▶ **Task item**
Everything in the data below is left aside except the lines from the one containing "metal | vias" through the one containing "Timing Repair Buffer"; repeat those exactly.
== Exercise material ==
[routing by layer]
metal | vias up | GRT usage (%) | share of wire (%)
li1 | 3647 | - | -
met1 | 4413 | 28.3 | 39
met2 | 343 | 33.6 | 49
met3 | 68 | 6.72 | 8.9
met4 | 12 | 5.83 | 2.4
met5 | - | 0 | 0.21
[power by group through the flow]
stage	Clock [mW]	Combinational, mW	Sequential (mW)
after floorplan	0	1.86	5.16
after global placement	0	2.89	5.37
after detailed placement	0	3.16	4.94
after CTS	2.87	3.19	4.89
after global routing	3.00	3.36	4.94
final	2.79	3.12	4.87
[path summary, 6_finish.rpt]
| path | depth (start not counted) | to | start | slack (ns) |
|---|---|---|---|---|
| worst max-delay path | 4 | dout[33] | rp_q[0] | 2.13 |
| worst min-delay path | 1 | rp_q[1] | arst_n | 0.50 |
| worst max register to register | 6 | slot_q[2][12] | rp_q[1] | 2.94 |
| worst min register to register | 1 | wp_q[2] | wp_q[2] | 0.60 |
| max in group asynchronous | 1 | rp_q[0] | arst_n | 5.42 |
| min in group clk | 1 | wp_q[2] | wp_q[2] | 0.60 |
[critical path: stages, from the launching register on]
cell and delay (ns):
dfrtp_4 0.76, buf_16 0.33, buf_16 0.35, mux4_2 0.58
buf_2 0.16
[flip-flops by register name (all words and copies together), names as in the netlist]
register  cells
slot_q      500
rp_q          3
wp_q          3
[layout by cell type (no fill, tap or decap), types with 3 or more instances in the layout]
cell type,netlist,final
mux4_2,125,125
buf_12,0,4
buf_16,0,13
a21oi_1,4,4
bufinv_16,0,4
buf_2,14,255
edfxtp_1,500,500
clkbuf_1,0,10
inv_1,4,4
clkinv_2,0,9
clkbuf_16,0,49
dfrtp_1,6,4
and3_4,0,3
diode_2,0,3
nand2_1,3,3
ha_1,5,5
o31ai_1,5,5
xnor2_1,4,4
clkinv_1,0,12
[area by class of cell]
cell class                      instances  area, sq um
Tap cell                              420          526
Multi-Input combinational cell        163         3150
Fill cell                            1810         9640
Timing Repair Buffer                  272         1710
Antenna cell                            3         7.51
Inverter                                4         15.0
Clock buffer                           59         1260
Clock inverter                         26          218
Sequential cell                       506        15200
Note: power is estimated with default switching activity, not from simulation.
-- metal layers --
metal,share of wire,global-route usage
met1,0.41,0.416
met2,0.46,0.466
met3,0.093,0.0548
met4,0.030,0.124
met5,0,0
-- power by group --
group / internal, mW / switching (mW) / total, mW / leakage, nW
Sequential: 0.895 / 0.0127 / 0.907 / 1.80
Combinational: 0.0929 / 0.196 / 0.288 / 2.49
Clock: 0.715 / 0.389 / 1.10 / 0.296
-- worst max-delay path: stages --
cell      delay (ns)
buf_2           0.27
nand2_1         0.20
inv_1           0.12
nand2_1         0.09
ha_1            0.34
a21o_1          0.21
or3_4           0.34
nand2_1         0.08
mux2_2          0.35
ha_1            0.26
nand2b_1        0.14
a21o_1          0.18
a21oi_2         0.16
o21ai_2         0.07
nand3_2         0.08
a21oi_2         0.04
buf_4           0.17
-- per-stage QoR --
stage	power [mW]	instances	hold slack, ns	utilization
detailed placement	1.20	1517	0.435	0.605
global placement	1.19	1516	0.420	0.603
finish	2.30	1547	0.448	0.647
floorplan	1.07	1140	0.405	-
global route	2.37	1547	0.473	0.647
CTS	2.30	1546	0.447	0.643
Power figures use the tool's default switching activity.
$ cat config.mk
export PLATFORM = sky130hd
export DESIGN_NAME = oscillation_envelope_gain_tuner
export DESIGN_NICKNAME = d
export VERILOG_FILES = /design/src/oegt_pkg.sv /design/src/oegt_csr.sv /design/src/oegt_core.sv /design/src/oscillation_envelope_gain_tuner.sv
export SDC_FILE = /design/constraint.sdc
export NUM_CORES = 1
export LEC_CHECK = 0
export ABC_AREA = 1
export BUFFER_PORTS_ARGS = -buffer_cell sky130_fd_sc_hd__buf_2
export CORE_UTILIZATION = 34
export DETAILED_ROUTE_END_ITERATION = 6
export PLACE_DENSITY = 0.62
export SLEW_MARGIN = 20
export SYNTH_ARGS = -nofsm -noshare
export SYNTH_HDL_FRONTEND = slang
export SYNTH_HIERARCHICAL = 1
export SYNTH_SLANG_ARGS = --single-unit
$ cat constraint.sdc
create_clock -name clock -period 5.84 [get_ports clock]
set_input_delay 0 -clock clock [delete_from_list [all_inputs] [get_ports clock]]
set_output_delay 0 -clock clock [all_outputs]
set_load 0.01 [all_outputs]
$ cat src/oegt_pkg.sv
// Package for the oscillation envelope gain tuner.
// Field widths, verdict codes, register indexes and shared word types.
// No dependencies.
`timescale 1ns / 1ps

package oegt_pkg;

   localparam int SAMPLE_W      = 16;
   localparam int GAIN_W        = 20;
   localparam int THRESH_W      = 17;
   localparam int VERDICT_W     = 3;
   localparam int CSR_INDEX_W   = 1;

   localparam int DWELL_LIMIT_DEFAULT       = 10;
   localparam int EXTREMA_PER_ROUND_DEFAULT = 5;

   localparam logic [THRESH_W-1:0] UPPER_THRESHOLD_RESET = 17'sd500;
   localparam logic [THRESH_W-1:0] LOWER_THRESHOLD_RESET = -17'sd500;

   // Configuration register indexes
   typedef enum logic [CSR_INDEX_W-1:0] {
      CSR_UPPER_THRESHOLD = 1'b0,
      CSR_LOWER_THRESHOLD = 1'b1
   } csr_index_type;

   // Verdict codes
   typedef enum logic [VERDICT_W-1:0] {
      VERDICT_MOVING    = 3'd0,
      VERDICT_DIVERGING = 3'd1,
      VERDICT_DECAYING  = 3'd2,
      VERDICT_SETTLED   = 3'd3,
      VERDICT_NONE      = 3'd4
   } verdict_type;

   // Drift thresholds as held by the register block
   typedef struct packed {
      logic signed [THRESH_W-1:0] upper;
      logic signed [THRESH_W-1:0] lower;
   } thresholds_type;

   // One result word
   typedef struct packed {
      verdict_type        verdict;
      logic [GAIN_W-1:0]  gain;
   } result_type;

endpackage

$ cat src/oegt_csr.sv
// Threshold register block of the oscillation envelope gain tuner.
// Depends on oegt_pkg.
`timescale 1ns / 1ps

module oegt_csr (
   input  logic                                clock,
   input  logic                                reset,
   input  logic                                csr_write_enable,
   input  logic [oegt_pkg::CSR_INDEX_W-1:0]    csr_index,
   input  logic [oegt_pkg::THRESH_W-1:0]       csr_write_data,
   output oegt_pkg::thresholds_type            thresholds
);

   oegt_pkg::thresholds_type thresholds_ff, thresholds_in;

   // Register write decode
   always_comb begin
      thresholds_in = thresholds_ff;
      if (csr_write_enable) begin
         case (oegt_pkg::csr_index_type'(csr_index))
            oegt_pkg::CSR_UPPER_THRESHOLD: thresholds_in.upper = csr_write_data;
            oegt_pkg::CSR_LOWER_THRESHOLD: thresholds_in.lower = csr_write_data;
            default: thresholds_in = thresholds_ff;
         endcase
      end
   end

   always_ff @(posedge clock) begin
      if (reset) begin
         thresholds_ff.upper <= oegt_pkg::UPPER_THRESHOLD_RESET;
         thresholds_ff.lower <= oegt_pkg::LOWER_THRESHOLD_RESET;
      end else begin
         thresholds_ff <= thresholds_in;
      end
   end

   assign thresholds = thresholds_ff;

endmodule

$ cat src/oegt_core.sv
// Extreme tracker and drift decision of the oscillation envelope gain tuner.
// Holds the phase, dwell and extremum stores; one sample per step_en.
// Depends on oegt_pkg.
`timescale 1ns / 1ps

module oegt_core #(
   parameter int DWELL_LIMIT       = oegt_pkg::DWELL_LIMIT_DEFAULT,
   parameter int EXTREMA_PER_ROUND = oegt_pkg::EXTREMA_PER_ROUND_DEFAULT
) (
   input  logic                            clock,
   input  logic                            reset,
   input  logic                            step_en,
   input  logic [oegt_pkg::SAMPLE_W-1:0]   sample,
   input  logic [oegt_pkg::GAIN_W-1:0]     gain_in,
   input  oegt_pkg::thresholds_type        thresholds,
   output oegt_pkg::result_type            result
);

   localparam int DW = $clog2(DWELL_LIMIT + 1);
   localparam int CW = $clog2(EXTREMA_PER_ROUND + 1);
   localparam int IW = $clog2(EXTREMA_PER_ROUND);
   localparam int SW = oegt_pkg::SAMPLE_W;
   localparam int TW = oegt_pkg::THRESH_W;
   localparam logic [DW-1:0] DWELL_MAX = DW'(DWELL_LIMIT);
   localparam logic [CW-1:0] ROUND_FULL = CW'(EXTREMA_PER_ROUND);
   localparam logic [IW-1:0] LAST_IDX = IW'(EXTREMA_PER_ROUND - 1);

   logic          rising_ff, rising_in;
   logic [SW-1:0] last_extreme_ff, last_extreme_in;
   logic [DW-1:0] dwell_ff, dwell_in;
   logic [CW-1:0] peak_cnt_ff, peak_cnt_in;
   logic [CW-1:0] valley_cnt_ff, valley_cnt_in;
   logic [SW-1:0] peak_store_ff [EXTREMA_PER_ROUND];
   logic [SW-1:0] valley_store_ff [EXTREMA_PER_ROUND];

   logic          cont;
   logic          turn;
   logic          peak_wr, valley_wr;
   logic          round_done;
   logic [SW-1:0] peak_last, valley_last;
   logic signed [TW-1:0] pd, vd;
   logic          gain_zero, gain_max;

   // Direction and turn detection
   assign cont    = rising_ff ? (sample > last_extreme_ff) : (sample < last_extreme_ff);
   assign turn    = !cont && (dwell_ff >= DWELL_MAX);
   assign peak_wr   = turn && rising_ff && (peak_cnt_ff < ROUND_FULL);
   assign valley_wr = turn && !rising_ff && (valley_cnt_ff < ROUND_FULL);

   // Last entries, with bypass of the value being stored this step
   assign peak_last   = (peak_wr && peak_cnt_ff[IW-1:0] == LAST_IDX) ? last_extreme_ff
                                                                      : peak_store_ff[LAST_IDX];
   assign valley_last = (valley_wr && valley_cnt_ff[IW-1:0] == LAST_IDX) ? last_extreme_ff
                                                                         : valley_store_ff[LAST_IDX];

   // Drift, last minus first
   assign pd = $signed({1'b0, peak_last}) - $signed({1'b0, peak_store_ff[0]});
   assign vd = $signed({1'b0, valley_last}) - $signed({1'b0, valley_store_ff[0]});

   assign gain_zero = (gain_in == '0);
   assign gain_max  = (gain_in == '1);

   // Next state and verdict
   always_comb begin
      rising_in       = rising_ff;
      last_extreme_in = last_extreme_ff;
      dwell_in        = dwell_ff;
      peak_cnt_in     = peak_cnt_ff + CW'(peak_wr);
      valley_cnt_in   = valley_cnt_ff + CW'(valley_wr);
      round_done      = 1'b0;
      result.verdict  = oegt_pkg::VERDICT_NONE;
      result.gain     = gain_in;

      if (cont) begin
         last_extreme_in = sample;
         dwell_in        = '0;
         result.verdict  = oegt_pkg::VERDICT_MOVING;
      end else begin
         if (turn) begin
            last_extreme_in = sample;
            dwell_in        = '0;
            rising_in       = !rising_ff;
         end else begin
            dwell_in = dwell_ff + DW'(1);
         end

         round_done = (peak_cnt_in == ROUND_FULL) && (valley_cnt_in == ROUND_FULL);
         if (round_done) begin
            peak_cnt_in   = '0;
            valley_cnt_in = '0;
            if (pd > thresholds.upper && vd < thresholds.lower) begin
               result.verdict = oegt_pkg::VERDICT_DIVERGING;
               if (!gain_zero) result.gain = gain_in - 1'b1;
            end else if (pd < thresholds.lower && vd > thresholds.upper) begin
               result.verdict = oegt_pkg::VERDICT_DECAYING;
               if (!gain_max) result.gain = gain_in + 1'b1;
            end else if (pd < thresholds.upper && pd > thresholds.lower &&
                         vd < thresholds.upper && vd > thresholds.lower) begin
               result.verdict = oegt_pkg::VERDICT_SETTLED;
            end
         end
      end
   end

   // Control state
   always_ff @(posedge clock) begin
      if (reset) begin
         rising_ff       <= 1'b1;
         last_extreme_ff <= '0;
         dwell_ff        <= '0;
         peak_cnt_ff     <= '0;
         valley_cnt_ff   <= '0;
      end else if (step_en) begin
         rising_ff       <= rising_in;
         last_extreme_ff <= last_extreme_in;
         dwell_ff        <= dwell_in;
         peak_cnt_ff     <= peak_cnt_in;
         valley_cnt_ff   <= valley_cnt_in;
      end
   end

   // Extremum stores; an entry is always written before the round reads it
   always_ff @(posedge clock) begin
      if (step_en && peak_wr) begin
         peak_store_ff[peak_cnt_ff[IW-1:0]] <= last_extreme_ff;
      end
      if (step_en && valley_wr) begin
         valley_store_ff[valley_cnt_ff[IW-1:0]] <= last_extreme_ff;
      end
   end

endmodule

$ cat src/oscillation_envelope_gain_tuner.sv
// Top level of the oscillation envelope gain tuner.
// Input register, result register and handshake; uses oegt_csr, oegt_core, oegt_pkg.
`timescale 1ns / 1ps

// Usage:
//   req_* carries one word per sample: the response sample and the current
//   gain. rsp_* returns one word per sample: a verdict and the adjusted gain.
//   Both channels use valid/ready; a word moves when valid and ready are high.
//   csr_* writes the two drift thresholds (index 0 upper, 1 lower); write
//   only while no word is in flight.
// Path: an accepted word waits in the input register, is loaded into the
//   result register when it advances and shows on rsp_* from then on until
//   it leaves.
// Throughput: one word per cycle while rsp_ready is high. The tracker state
//   is updated as a word moves from the input register into the result
//   register, so the next word sees it in the following cycle.
// Stall: while rsp_ready is low the result register holds; the input
//   register still takes one more word, after which req_ready drops.
// Reset (synchronous, active high): both registers empty, phase seeking a
//   peak, counts cleared, thresholds back to +500 and -500.

module oscillation_envelope_gain_tuner #(
   parameter int DWELL_LIMIT       = oegt_pkg::DWELL_LIMIT_DEFAULT,
   parameter int EXTREMA_PER_ROUND = oegt_pkg::EXTREMA_PER_ROUND_DEFAULT
) (
   input  logic                               clock,
   input  logic                               reset,
   input  logic                               req_valid,
   output logic                               req_ready,
   input  logic [oegt_pkg::SAMPLE_W-1:0]      req_sample,
   input  logic [oegt_pkg::GAIN_W-1:0]        req_gain_in,
   output logic                               rsp_valid,
   input  logic                               rsp_ready,
   output logic [oegt_pkg::VERDICT_W-1:0]     rsp_verdict,
   output logic [oegt_pkg::GAIN_W-1:0]        rsp_gain_out,
   input  logic                               csr_write_enable,
   input  logic [oegt_pkg::CSR_INDEX_W-1:0]   csr_index,
   input  logic [oegt_pkg::THRESH_W-1:0]      csr_write_data
);

   logic                          in_valid_ff, in_valid_in;
   logic [oegt_pkg::SAMPLE_W-1:0] in_sample_ff;
   logic [oegt_pkg::GAIN_W-1:0]   in_gain_ff;
   logic                          out_valid_ff, out_valid_in;
   oegt_pkg::result_type          out_word_ff;
   oegt_pkg::result_type          step_result;
   oegt_pkg::thresholds_type      thresholds;
   logic                          advance;
   logic                          req_take;

   oegt_csr u_csr (
      .clock            (clock),
      .reset            (reset),
      .csr_write_enable (csr_write_enable),
      .csr_index        (csr_index),
      .csr_write_data   (csr_write_data),
      .thresholds       (thresholds)
   );

   oegt_core #(
      .DWELL_LIMIT       (DWELL_LIMIT),
      .EXTREMA_PER_ROUND (EXTREMA_PER_ROUND)
   ) u_core (
      .clock      (clock),
      .reset      (reset),
      .step_en    (advance),
      .sample     (in_sample_ff),
      .gain_in    (in_gain_ff),
      .thresholds (thresholds),
      .result     (step_result)
   );

   // Handshake: a word advances when the result register is free or drains
   assign advance   = in_valid_ff && (!out_valid_ff || rsp_ready);
   assign req_ready = !in_valid_ff || advance;
   assign req_take  = req_valid && req_ready;

   always_comb begin
      in_valid_in  = req_take || (in_valid_ff && !advance);
      out_valid_in = advance || (out_valid_ff && !rsp_ready);
   end

   // Valid flags
   always_ff @(posedge clock) begin
      if (reset) begin
         in_valid_ff  <= 1'b0;
         out_valid_ff <= 1'b0;
      end else begin
         in_valid_ff  <= in_valid_in;
         out_valid_ff <= out_valid_in;
      end
   end

   // Payload registers
   always_ff @(posedge clock) begin
      if (req_take) begin
         in_sample_ff <= req_sample;
         in_gain_ff   <= req_gain_in;
      end
      if (advance) begin
         out_word_ff <= step_result;
      end
   end

   assign rsp_valid    = out_valid_ff;
   assign rsp_verdict  = out_word_ff.verdict;
   assign rsp_gain_out = out_word_ff.gain;

endmodule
===
▶ **Solution to the problem**
metal | vias up | GRT usage (%) | share of wire (%)
li1 | 3647 | - | -
met1 | 4413 | 28.3 | 39
met2 | 343 | 33.6 | 49
met3 | 68 | 6.72 | 8.9
met4 | 12 | 5.83 | 2.4
met5 | - | 0 | 0.21
[power by group through the flow]
stage	Clock [mW]	Combinational, mW	Sequential (mW)
after floorplan	0	1.86	5.16
after global placement	0	2.89	5.37
after detailed placement	0	3.16	4.94
after CTS	2.87	3.19	4.89
after global routing	3.00	3.36	4.94
final	2.79	3.12	4.87
[path summary, 6_finish.rpt]
| path | depth (start not counted) | to | start | slack (ns) |
|---|---|---|---|---|
| worst max-delay path | 4 | dout[33] | rp_q[0] | 2.13 |
| worst min-delay path | 1 | rp_q[1] | arst_n | 0.50 |
| worst max register to register | 6 | slot_q[2][12] | rp_q[1] | 2.94 |
| worst min register to register | 1 | wp_q[2] | wp_q[2] | 0.60 |
| max in group asynchronous | 1 | rp_q[0] | arst_n | 5.42 |
| min in group clk | 1 | wp_q[2] | wp_q[2] | 0.60 |
[critical path: stages, from the launching register on]
cell and delay (ns):
dfrtp_4 0.76, buf_16 0.33, buf_16 0.35, mux4_2 0.58
buf_2 0.16
[flip-flops by register name (all words and copies together), names as in the netlist]
register  cells
slot_q      500
rp_q          3
wp_q          3
[layout by cell type (no fill, tap or decap), types with 3 or more instances in the layout]
cell type,netlist,final
mux4_2,125,125
buf_12,0,4
buf_16,0,13
a21oi_1,4,4
bufinv_16,0,4
buf_2,14,255
edfxtp_1,500,500
clkbuf_1,0,10
inv_1,4,4
clkinv_2,0,9
clkbuf_16,0,49
dfrtp_1,6,4
and3_4,0,3
diode_2,0,3
nand2_1,3,3
ha_1,5,5
o31ai_1,5,5
xnor2_1,4,4
clkinv_1,0,12
[area by class of cell]
cell class                      instances  area, sq um
Tap cell                              420          526
Multi-Input combinational cell        163         3150
Fill cell                            1810         9640
Timing Repair Buffer                  272         1710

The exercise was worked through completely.